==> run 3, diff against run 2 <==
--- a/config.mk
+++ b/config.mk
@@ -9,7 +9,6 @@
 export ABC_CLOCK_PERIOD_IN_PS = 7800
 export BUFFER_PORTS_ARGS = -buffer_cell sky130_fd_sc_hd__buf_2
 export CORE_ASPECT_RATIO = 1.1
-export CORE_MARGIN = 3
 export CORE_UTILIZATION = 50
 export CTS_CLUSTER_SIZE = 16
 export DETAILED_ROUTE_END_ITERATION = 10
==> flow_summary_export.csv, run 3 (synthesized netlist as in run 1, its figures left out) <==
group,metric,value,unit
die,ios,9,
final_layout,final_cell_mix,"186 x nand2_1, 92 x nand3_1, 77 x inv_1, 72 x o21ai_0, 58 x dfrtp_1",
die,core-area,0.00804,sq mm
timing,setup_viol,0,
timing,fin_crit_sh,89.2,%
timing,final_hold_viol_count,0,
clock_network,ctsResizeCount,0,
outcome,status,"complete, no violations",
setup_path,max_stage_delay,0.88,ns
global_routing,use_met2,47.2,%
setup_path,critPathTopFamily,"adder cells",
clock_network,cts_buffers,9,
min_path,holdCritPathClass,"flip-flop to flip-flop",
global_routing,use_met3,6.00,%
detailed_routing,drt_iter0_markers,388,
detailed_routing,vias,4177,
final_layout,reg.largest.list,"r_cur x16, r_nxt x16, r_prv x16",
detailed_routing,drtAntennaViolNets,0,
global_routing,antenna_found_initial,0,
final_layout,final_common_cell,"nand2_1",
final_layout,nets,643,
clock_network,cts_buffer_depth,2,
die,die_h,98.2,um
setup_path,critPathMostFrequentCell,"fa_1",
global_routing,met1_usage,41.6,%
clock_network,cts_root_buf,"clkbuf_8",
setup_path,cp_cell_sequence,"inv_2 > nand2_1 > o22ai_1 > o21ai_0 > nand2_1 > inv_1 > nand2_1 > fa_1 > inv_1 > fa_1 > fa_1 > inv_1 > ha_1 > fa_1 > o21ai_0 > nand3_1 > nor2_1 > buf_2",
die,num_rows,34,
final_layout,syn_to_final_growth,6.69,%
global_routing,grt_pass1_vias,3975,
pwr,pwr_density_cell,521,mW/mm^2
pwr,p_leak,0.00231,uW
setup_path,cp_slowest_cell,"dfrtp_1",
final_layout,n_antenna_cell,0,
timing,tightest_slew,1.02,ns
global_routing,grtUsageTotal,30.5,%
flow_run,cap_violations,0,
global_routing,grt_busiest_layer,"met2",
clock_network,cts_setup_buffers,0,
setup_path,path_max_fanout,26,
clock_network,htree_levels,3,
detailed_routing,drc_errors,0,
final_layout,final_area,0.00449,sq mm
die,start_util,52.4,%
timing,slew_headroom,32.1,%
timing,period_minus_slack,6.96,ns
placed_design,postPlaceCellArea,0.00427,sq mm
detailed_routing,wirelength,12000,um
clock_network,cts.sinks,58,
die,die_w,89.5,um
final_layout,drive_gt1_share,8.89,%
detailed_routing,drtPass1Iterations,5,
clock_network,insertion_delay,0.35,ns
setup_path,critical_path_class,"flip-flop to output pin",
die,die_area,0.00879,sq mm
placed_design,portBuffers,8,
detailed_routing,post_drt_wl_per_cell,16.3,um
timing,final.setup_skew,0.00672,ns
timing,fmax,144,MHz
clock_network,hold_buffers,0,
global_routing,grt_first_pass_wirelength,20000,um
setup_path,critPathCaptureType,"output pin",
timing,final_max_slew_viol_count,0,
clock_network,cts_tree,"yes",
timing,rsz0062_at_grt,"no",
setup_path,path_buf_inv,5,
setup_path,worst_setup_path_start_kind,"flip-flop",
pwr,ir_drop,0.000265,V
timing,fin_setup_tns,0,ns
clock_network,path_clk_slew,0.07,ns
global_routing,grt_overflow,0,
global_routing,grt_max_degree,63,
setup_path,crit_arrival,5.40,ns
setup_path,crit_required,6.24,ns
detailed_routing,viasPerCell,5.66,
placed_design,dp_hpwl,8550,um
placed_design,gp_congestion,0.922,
**src/rtl/par_circular_buffer_pkg.sv**
```systemverilog
// Shared constants and helpers for the PE-array word buffers.
package par_circular_buffer_pkg;

  localparam int DATA_WIDTH = 20;
  localparam int BUF_DEPTH  = 60;

  // Ceiling log2. Returns 0 for values of 0 or 1.
  function automatic int clog2(input int value);
    int result;
    result = 0;
    while ((1 << result) < value) begin
      result++;
    end
    return result;
  endfunction

  // Width of a pointer into a DEPTH-word array. Never narrower than one bit.
  function automatic int ptr_width(input int depth);
    return (clog2(depth) < 1) ? 1 : clog2(depth);
  endfunction

endpackage

```
**src/rtl/par_circular_buffer_circ_ptr_inc.sv**
```systemverilog
// Modulo-DEPTH pointer advance by a fixed STEP. Wraps by comparing the
// incremented value against DEPTH and subtracting, so DEPTH may be any
// integer, not only a power of two.
module circ_ptr_inc
  import par_circular_buffer_pkg::*;
#(
  parameter int DEPTH = BUF_DEPTH,
  parameter int STEP  = 1,
  parameter int PTR_W = ptr_width(DEPTH)
) (
  input  logic [PTR_W-1:0] ptr,
  output logic [PTR_W-1:0] ptr_next
);

  // One extra bit holds ptr+STEP, which can reach 2*DEPTH-1 at most.
  localparam logic [PTR_W:0] STEP_EXT  = STEP[PTR_W:0];
  localparam logic [PTR_W:0] DEPTH_EXT = DEPTH[PTR_W:0];

  logic [PTR_W:0] sum;

  // Add the step, then fold back into 0..DEPTH-1 with a single subtract.
  always_comb begin
    sum = {1'b0, ptr} + STEP_EXT;
    if (sum >= DEPTH_EXT) begin
      ptr_next = PTR_W'(sum - DEPTH_EXT);
    end else begin
      ptr_next = PTR_W'(sum);
    end
  end

endmodule

```
**src/rtl/par_circular_buffer.sv**
```systemverilog
// Circular word buffer with parallel push (PAR_WRITE words) and parallel
// first-word-fall-through pop (PAR_READ words). Slice 0 of din and dout is
// always the oldest word. Storage is never cleared; reset and flush only
// rewind the pointers and the occupancy count.
module par_circular_buffer
  import par_circular_buffer_pkg::*;
#(
  parameter int BITS      = DATA_WIDTH,
  parameter int DEPTH     = BUF_DEPTH,
  parameter int PAR_WRITE = 1,
  parameter int PAR_READ  = 1,
  parameter int CNT_W     = clog2(DEPTH + 1)
) (
  input  logic                      clk,
  input  logic                      rst,
  input  logic                      write_en,
  input  logic [PAR_WRITE*BITS-1:0] din,
  input  logic                      read_en,
  input  logic                      flush,
  output logic [PAR_READ*BITS-1:0]  dout,
  output logic                      ready,
  output logic                      valid,
  output logic [CNT_W-1:0]          count,
  output logic                      err
);

  localparam int PTR_W = ptr_width(DEPTH);

  localparam logic [CNT_W-1:0] WRITE_STEP = CNT_W'(PAR_WRITE);
  localparam logic [CNT_W-1:0] READ_STEP  = CNT_W'(PAR_READ);
  localparam logic [CNT_W-1:0] FREE_LIMIT = CNT_W'(DEPTH - PAR_WRITE);

  logic [BITS-1:0]  mem [DEPTH];
  logic [PTR_W-1:0] wr_ptr;
  logic [PTR_W-1:0] rd_ptr;
  logic [PTR_W-1:0] wr_ptr_next;
  logic [PTR_W-1:0] rd_ptr_next;
  logic [PTR_W-1:0] wr_addr [PAR_WRITE];
  logic [PTR_W-1:0] rd_addr [PAR_READ];
  logic             do_write;
  logic             do_read;
  logic [CNT_W-1:0] count_inc;
  logic [CNT_W-1:0] count_dec;

  // Base pointer plus a small lane offset, folded into 0..DEPTH-1.
  function automatic logic [PTR_W-1:0] wrap_offset(input logic [PTR_W-1:0] base,
                                                   input int offset);
    int sum;
    sum = int'(base) + offset;
    if (sum >= DEPTH) begin
      sum = sum - DEPTH;
    end
    return PTR_W'(sum);
  endfunction

  circ_ptr_inc #(
    .DEPTH (DEPTH),
    .STEP  (PAR_WRITE),
    .PTR_W (PTR_W)
  ) u_wr_inc (
    .ptr      (wr_ptr),
    .ptr_next (wr_ptr_next)
  );

  circ_ptr_inc #(
    .DEPTH (DEPTH),
    .STEP  (PAR_READ),
    .PTR_W (PTR_W)
  ) u_rd_inc (
    .ptr      (rd_ptr),
    .ptr_next (rd_ptr_next)
  );

  // Space and data flags look only at the registered count.
  always_comb begin
    ready = (count <= FREE_LIMIT);
    valid = (count >= READ_STEP);
  end

  // Accept decisions; reset and flush suppress both directions.
  always_comb begin
    do_write  = write_en && ready && !rst && !flush;
    do_read   = read_en && valid && !rst && !flush;
    count_inc = do_write ? WRITE_STEP : '0;
    count_dec = do_read ? READ_STEP : '0;
  end

  // Per-lane memory addresses for the write and read windows.
  always_comb begin
    for (int i = 0; i < PAR_WRITE; i++) begin
      wr_addr[i] = wrap_offset(wr_ptr, i);
    end
    for (int i = 0; i < PAR_READ; i++) begin
      rd_addr[i] = wrap_offset(rd_ptr, i);
    end
  end

  // Fall-through read window: the oldest PAR_READ words, slice 0 first.
  always_comb begin
    dout = '0;
    for (int i = 0; i < PAR_READ; i++) begin
      dout[i*BITS +: BITS] = mem[rd_addr[i]];
    end
  end

  // Storage write; deliberately has no reset so contents survive flush/rst.
  always_ff @(posedge clk) begin
    if (do_write) begin
      for (int i = 0; i < PAR_WRITE; i++) begin
        mem[wr_addr[i]] <= din[i*BITS +: BITS];
      end
    end
  end

  // Pointers, occupancy and sticky error; reset beats flush beats traffic.
  always_ff @(posedge clk) begin
    if (rst || flush) begin
      wr_ptr <= '0;
      rd_ptr <= '0;
      count  <= '0;
      err    <= 1'b0;
    end else begin
      if (do_write) begin
        wr_ptr <= wr_ptr_next;
      end
      if (do_read) begin
        rd_ptr <= rd_ptr_next;
      end
      count <= count + count_inc - count_dec;
      if ((write_en && !ready) || (read_en && !valid)) begin
        err <= 1'b1;
      end
    end
  end

endmodule

```
==> config.mk <==
export PLATFORM = sky130hd
export DESIGN_NAME = mem_stage_hs
export DESIGN_NICKNAME = d
export VERILOG_FILES = /design/src/rtl/mem_stage_pkg.sv /design/src/rtl/mem_lane_align.sv /design/src/rtl/mem_stage_hs.sv
export SDC_FILE = /design/constraint.sdc
export NUM_CORES = 1
export LEC_CHECK = 0
export ABC_AREA = 1
export CAP_MARGIN = 20
export CORE_MARGIN = 2
export CORE_UTILIZATION = 44
export CTS_CLUSTER_DIAMETER = 80
export CTS_CLUSTER_SIZE = 14
export DETAILED_ROUTE_END_ITERATION = 10
export PLACE_DENSITY = 0.95
export REMOVE_ABC_BUFFERS = 1
export SKIP_CTS_REPAIR_TIMING = 1
export SYNTH_ARGS = -nofsm -noshare
export SYNTH_HDL_FRONTEND = slang
export SYNTH_SLANG_ARGS = --single-unit
==> constraint.sdc <==
create_clock -name clk -period 5.7 [get_ports clk]
set_input_delay 1.14 -clock clk [delete_from_list [all_inputs] [get_ports clk]]
set_output_delay 1.14 -clock clk [all_outputs]
set_load 0.03 [all_outputs]
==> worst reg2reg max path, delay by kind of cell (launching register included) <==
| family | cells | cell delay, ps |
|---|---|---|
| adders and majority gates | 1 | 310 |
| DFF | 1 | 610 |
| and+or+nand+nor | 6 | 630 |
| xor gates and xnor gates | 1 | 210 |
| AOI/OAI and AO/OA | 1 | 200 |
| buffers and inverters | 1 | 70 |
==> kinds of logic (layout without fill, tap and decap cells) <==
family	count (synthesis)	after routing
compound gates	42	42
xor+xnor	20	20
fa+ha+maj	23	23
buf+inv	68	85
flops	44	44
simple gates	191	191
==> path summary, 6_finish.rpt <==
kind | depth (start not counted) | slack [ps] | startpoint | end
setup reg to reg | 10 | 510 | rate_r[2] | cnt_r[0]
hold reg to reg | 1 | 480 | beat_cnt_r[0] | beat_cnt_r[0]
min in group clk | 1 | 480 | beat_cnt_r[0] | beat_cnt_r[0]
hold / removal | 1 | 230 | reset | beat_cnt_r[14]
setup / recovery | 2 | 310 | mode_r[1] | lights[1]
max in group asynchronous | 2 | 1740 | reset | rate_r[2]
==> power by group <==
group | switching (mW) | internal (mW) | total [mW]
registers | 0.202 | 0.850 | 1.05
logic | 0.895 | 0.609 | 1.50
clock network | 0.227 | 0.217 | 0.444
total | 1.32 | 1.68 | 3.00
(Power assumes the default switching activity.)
$ cat config.mk
export PLATFORM = sky130hd
export DESIGN_NAME = osc_bank_reader
export DESIGN_NICKNAME = d
export VERILOG_FILES = /design/src/rtl/osc_bank_reader.sv
export SDC_FILE = /design/constraint.sdc
export NUM_CORES = 1
export LEC_CHECK = 0
export BUFFER_PORTS_ARGS = -buffer_cell sky130_fd_sc_hd__buf_2
export CAP_MARGIN = 20
export CORE_MARGIN = 1.5
export CORE_UTILIZATION = 40
export CTS_CLUSTER_DIAMETER = 150
export DETAILED_ROUTE_END_ITERATION = 10
export SETUP_SLACK_MARGIN = 0.4
export SLEW_MARGIN = 20
export SYNTH_ARGS = -nofsm -noshare
export SYNTH_HDL_FRONTEND = slang
export SYNTH_SLANG_ARGS = --single-unit
$ cat constraint.sdc
create_clock -name CLOCK -period 2.3 [get_ports CLOCK]
set_input_delay 0.345 -clock CLOCK [delete_from_list [all_inputs] [get_ports CLOCK]]
set_output_delay 0.345 -clock CLOCK [all_outputs]
set_load 0.02 [all_outputs]
--- src/rtl/imem_loader_pkg.sv ---
// Shared types and helpers for the instruction-memory loader and the fetch-side word assembly.
package imem_loader_pkg;

    typedef enum logic [1:0] {IDLE, ACCEPT, WRITE, DONE} state_t;

    localparam int BYTES_PER_WORD = 4;

    // Big-endian lane select: lane 0 is the MSB, stored at the lowest byte address.
    function automatic logic [7:0] byte_lane(input logic [31:0] word, input logic [1:0] idx);
        logic [7:0] b;
        case (idx)
            2'd0:    b = word[31:24];
            2'd1:    b = word[23:16];
            2'd2:    b = word[15:8];
            default: b = word[7:0];
        endcase
        return b;
    endfunction

endpackage

--- src/rtl/imem_byte_serializer.sv ---
// Holds one captured instruction word and steps through its four big-endian byte lanes.
module imem_byte_serializer
    import imem_loader_pkg::*;
(
    input  logic        clk,
    input  logic        rst,
    input  logic        load,
    input  logic        advance,
    input  logic [31:0] data,
    output logic [1:0]  idx,
    output logic [7:0]  byte_data,
    output logic        last_byte
);

    logic [31:0] word_reg;

    // A new word always restarts at lane 0; the index wraps naturally after the last lane.
    always_ff @(posedge clk) begin
        if (rst) begin
            word_reg <= '0;
            idx      <= '0;
        end else if (load) begin
            word_reg <= data;
            idx      <= '0;
        end else if (advance) begin
            idx <= idx + 2'd1;
        end
    end

    assign byte_data = byte_lane(word_reg, idx);
    assign last_byte = (idx == 2'(BYTES_PER_WORD - 1));

endmodule

--- src/rtl/imem_loader.sv ---
// Streams 32-bit program words into the instruction memory as four big-endian byte writes each.
module imem_loader
    import imem_loader_pkg::*;
#(
    parameter int ADDR_W = 16
) (
    input  logic              clk,
    input  logic              rst,
    input  logic              start,
    input  logic [ADDR_W-1:0] base_addr,
    input  logic [ADDR_W-1:0] word_count,
    input  logic              in_valid,
    output logic              in_ready,
    input  logic [31:0]       in_data,
    output logic              mem_we,
    output logic [ADDR_W-1:0] mem_addr,
    output logic [7:0]        mem_wdata,
    output logic              busy,
    output logic              done,
    output logic              err
);

    localparam logic [ADDR_W-1:0] LAST_WORD = {{(ADDR_W-2){1'b1}}, 2'b00};

    state_t            state, state_next;
    logic [ADDR_W-1:0] cur_addr, addr_next;
    logic [ADDR_W-1:0] remaining, rem_next;
    logic              err_next;
    logic              load;
    logic [1:0]        idx;
    logic [7:0]        byte_data;
    logic              last_byte;

    imem_byte_serializer u_ser (
        .clk       (clk),
        .rst       (rst),
        .load      (load),
        .advance   (state == WRITE),
        .data      (in_data),
        .idx       (idx),
        .byte_data (byte_data),
        .last_byte (last_byte)
    );

    always_ff @(posedge clk) begin
        if (rst) begin
            state     <= IDLE;
            cur_addr  <= '0;
            remaining <= '0;
            err       <= 1'b0;
        end else begin
            state     <= state_next;
            cur_addr  <= addr_next;
            remaining <= rem_next;
            err       <= err_next;
        end
    end

    always_comb begin
        state_next = state;
        addr_next  = cur_addr;
        rem_next   = remaining;
        err_next   = err;
        load       = 1'b0;
        in_ready   = 1'b0;
        busy       = 1'b0;
        done       = 1'b0;
        mem_we     = 1'b0;
        mem_addr   = '0;
        mem_wdata  = '0;
        case (state)
            IDLE: begin
                if (start) begin
                    addr_next  = {base_addr[ADDR_W-1:2], 2'b00};
                    rem_next   = word_count;
                    err_next   = 1'b0;
                    state_next = (word_count == '0) ? DONE : ACCEPT;
                end
            end
            ACCEPT: begin
                in_ready = 1'b1;
                busy     = 1'b1;
                if (in_valid) begin
                    load       = 1'b1;
                    state_next = WRITE;
                end
            end
            WRITE: begin
                busy      = 1'b1;
                mem_we    = 1'b1;
                mem_addr  = cur_addr + ADDR_W'(idx);
                mem_wdata = byte_data;
                // Finishing the top aligned word with words still pending aborts rather than wrapping to 0.
                if (last_byte) begin
                    addr_next = cur_addr + ADDR_W'(BYTES_PER_WORD);
                    rem_next  = remaining - 1'b1;
                    if (remaining == ADDR_W'(1)) begin
                        state_next = DONE;
                    end else if (cur_addr == LAST_WORD) begin
                        err_next   = 1'b1;
                        state_next = DONE;
                    end else begin
                        state_next = ACCEPT;
                    end
                end
            end
            DONE: begin
                done       = 1'b1;
                state_next = IDLE;
            end
            default: state_next = IDLE;
        endcase
    end

endmodule

--- config.mk ---
export PLATFORM = sky130hd
export DESIGN_NAME = imem_loader
export DESIGN_NICKNAME = d
export VERILOG_FILES = /design/src/rtl/imem_loader_pkg.sv /design/src/rtl/imem_byte_serializer.sv /design/src/rtl/imem_loader.sv
export SDC_FILE = /design/constraint.sdc
export NUM_CORES = 1
export LEC_CHECK = 0
export ABC_AREA = 1
export CORE_MARGIN = 2
export CORE_UTILIZATION = 34
export DETAILED_ROUTE_END_ITERATION = 7
export HOLD_SLACK_MARGIN = 0.06
export SLEW_MARGIN = 20
export SYNTH_ARGS = -nofsm -noshare
export SYNTH_HDL_FRONTEND = slang
export SYNTH_SLANG_ARGS = --single-unit
--- constraint.sdc ---
create_clock -name clk -period 2.1 [get_ports clk]
set_input_delay 0.21 -clock clk [delete_from_list [all_inputs] [get_ports clk]]
set_output_delay 0.21 -clock clk [all_outputs]
set_load 0.02 [all_outputs]
Word level (Yosys, flattened, before mapping)
Index checks and enable logic that the tools add are counted.

Bits of input ports: 68. Output and inout port bits: 29. Register bits: 69. Logic and storage cells: 59.

Reductions and logical operators: 9. Eq/ne operators: 13. Muxes and demuxes: 27. Add/subtract/negate cells: 4.

Operator list (count): 2-to-1 mux 16 bit (5); one-hot mux 16 bit (2 select lines) (2); one-hot mux 8 bit (3 select lines) (1); adder 16 x 2 -> 16 bit (1); adder 16 x 3 -> 16 bit (second input constant) (1); == test 16 x 1 -> 1 bit (second input constant) (1); == test 16 bit (second input constant) (1); zero test 16 bit (1); subtractor 16 x 1 -> 16 bit (second input constant) (1); 2-to-1 mux 2 bit (6); 2-to-1 mux 1 bit (10); inequality test 2 bit (second input constant) (5); == test 2 bit (second input constant) (4); 2-to-1 mux 8 bit (1); one-hot mux 2 bit (4 select lines) (1); AND reduction 3 bit (2); AND reduction 5 bit (1); == test 2 x 1 -> 1 bit (second input constant) (2); zero test 2 bit (2); OR reduction 2 bit (2); adder 2 x 1 -> 2 bit (second input constant) (1); one-hot mux 1 bit (2 select lines) (1); nonzero test 2 bit (1).

Depth between registers and ports, before layout
Gate-level depths: netlist of the first run.

Depth after elaboration: 5. Gate-level depth with buffers: 13. Gate-level depth less buffers: 11.

Hierarchy
A second synthesis of the first run with hierarchy kept.

Cells, all modules: 651. Area total of the unflattened synthesis: 4045.1 µm².

By module, submodules not included: imem_loader (area an instance 2506.2 µm², instances 1, seq. area each 660.6 µm², cells an instance 427); imem_byte_serializer (area an instance 1539.0 µm², instances 1, seq. area each 680.7 µm², cells an instance 224).

Worst setup path before layout of the first run
OpenSTA, ideal clock, no wires.

Path kind: reg2out. Start point: register state[0]. End point: output mem_wdata[0]. Arrival time: 1.655 ns. Stages on the path, launching flop included: 9. Path buffers: 4. Slack: 0.235 ns. Data required time: 1.890 ns. Cell sequence: dfxtp_1 -> inv_1 -> ha_1 -> buf_6 -> buf_6 -> buf_2 -> buf_2 -> nand3_1 -> o21ai_0.

Longest elaborated chain between the ends: 2.

RTL lines: from (decl) (RTL line imem_loader.sv:25) `state_t state, state_next;`; from (signal assigned) (RTL line imem_loader.sv:52) `state <= state_next;`; == test 2 bit (RTL line imem_loader.sv:71) `case (state)`; 2-to-1 mux 8 bit (RTL line imem_loader.sv:71); to (decl) (RTL line imem_loader.sv:17) `output logic [7:0] mem_wdata,`.

Every way passes these cells.

Worst setup path after layout of the first run
Start point: register state[0]. End point: output mem_we.

Longest elaborated chain between the ends: 2.

RTL lines: == test 2 bit (RTL line imem_loader.sv:71); 2-to-1 mux 1 bit (RTL line imem_loader.sv:71); to (decl) (RTL line imem_loader.sv:15) `output logic mem_we,`.

Every way passes these cells.

==> metrics.txt, run 1 <==
status complete, but fails checks; failing checks DRC; # DRC 9; R2R depth 11; # nets final ~800; Antenna Nets Post-Route 0; ys flop type dfxtp_1; CP max stage delay roughly 0.62 ns; arrival time worst endpoint around 1.8 ns; # port buffers 94; Hold EP cur_addr[3]; number of CTS-inserted buffers 9; P&R area growth vs syn 34.3%; Worst-Skew Late Latency 0.33 ns; R2R Path End remaining[3]; most frequent cell after synthesis nor2_1; Max VDD drop between 0.7 and 0.8 mV; register bit count reported by yosys between 60 and 70; Layout fillers 1194; initial antenna violation count 0; largest net degree at the start of global routing between 40 and 50; Synth warnings 0; FF+latch area around 1300 µm²; io pins 97; placed insts approximately 840; clk_skew ~0.0046 ns; Final Hold Fails 0; vias per cell just under 5; GPL Wtd Cong around 0.96; core region area 11500 µm²; die area 12800 µm²; CTS root buffer clkbuf_16; RSZ-0062 raised after global routing no; reg-to-reg slack, setup roughly 0.3 ns; grt ovf 0; reg-to-reg startpoint u_ser.idx[1]; Worst Path Class, Setup reg -> out; leading post-synthesis cells by cell area dfxtp_1 33%, nor2_1 12%, nand2_1 11%; Synth top cells by count 128 x nor2_1, 120 x nand2_1, 67 x dfxtp_1, 66 x o21ai_0, 65 x inv_1; Syn Std Cell Area roughly 4000 µm²; CP required 1.89 ns; Mapped Cells ~630; PwrDens 1400 nW/µm²; total setup buffers inserted after CTS 0; fmax about 500 MHz; CTS Buffer Depth 2; delay-heaviest family, CP buffers and inverters; Min Hold Slack around 0.47 ns; H-tree depth 3; ratio of final minimum period to clock period 0.960; Multi-input gate area around 2300 µm²; total power 0.00762 W; number of non-filler instances in the completed layout 860; row count 39; Yosys cell types 39; crit path capture type output port; count of pins over their slew limit 0; Reg clk slew, reported paths around 0.06 ns; max-cap check violation count 0; global-route usage over all layers 0.190; Worst Max-Slew Pin Slew around 0.46 ns; CTS tree built; Critical path origin state[0]; min-delay worst type in -> reg; Die Wd between 100 and 150 µm; First DRT Iteration DRCs about 330; Post-synth EDFFs 0; CP Buf/Inv Count 3; crit-path max FO 25; DR vias ~4200; syn nets slightly above 700; Lkg Pwr roughly 2.4 nW; CP Launch Type flip-flop; hold path cells 3; Detailed Place HPWL around 8300 µm; most area-hungry cell type in the Yosys netlist dfxtp_1; TritonCTS Sinks between 60 and 70; Starting Density 0.351; ordered cell list for the critical path inv_1, ha_4, buf_12, clkdlybuf4s50_1; Slew HR 0.696; Slowest-stage cell, CP clkdlybuf4s50_1; diodes inserted 0; Die Ht ~110 µm; share of layout cells above drive strength 1 0.0795; Post-synth ARST share 0; Hold Path Origin base_addr[3]; Syn Area/Cell 6.43 µm²; first-pass GRT wire length approximately 20000 µm; final wirelength 11800 µm; drt wl/cell around 14 µm; vias in the first global route approximately 4200; max reg flops 32; register area share after synthesis 0.332; # setup viols final 0; crit path time final 2.02 ns; drt first pass iters 7; Synth top area share 0.332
┄┄┄┄┄┄
▶ [WHAT IS EXPECTED]:
Where a line in the entries holds "group", copy that line.

▶ [RESPONSE BELOW]:
group,metric,value,unit
min in group clk | 1 | 480 | beat_cnt_r[0] | beat_cnt_r[0]
max in group asynchronous | 2 | 1740 | reset | rate_r[2]
==> power by group <==
group | switching (mW) | internal (mW) | total [mW]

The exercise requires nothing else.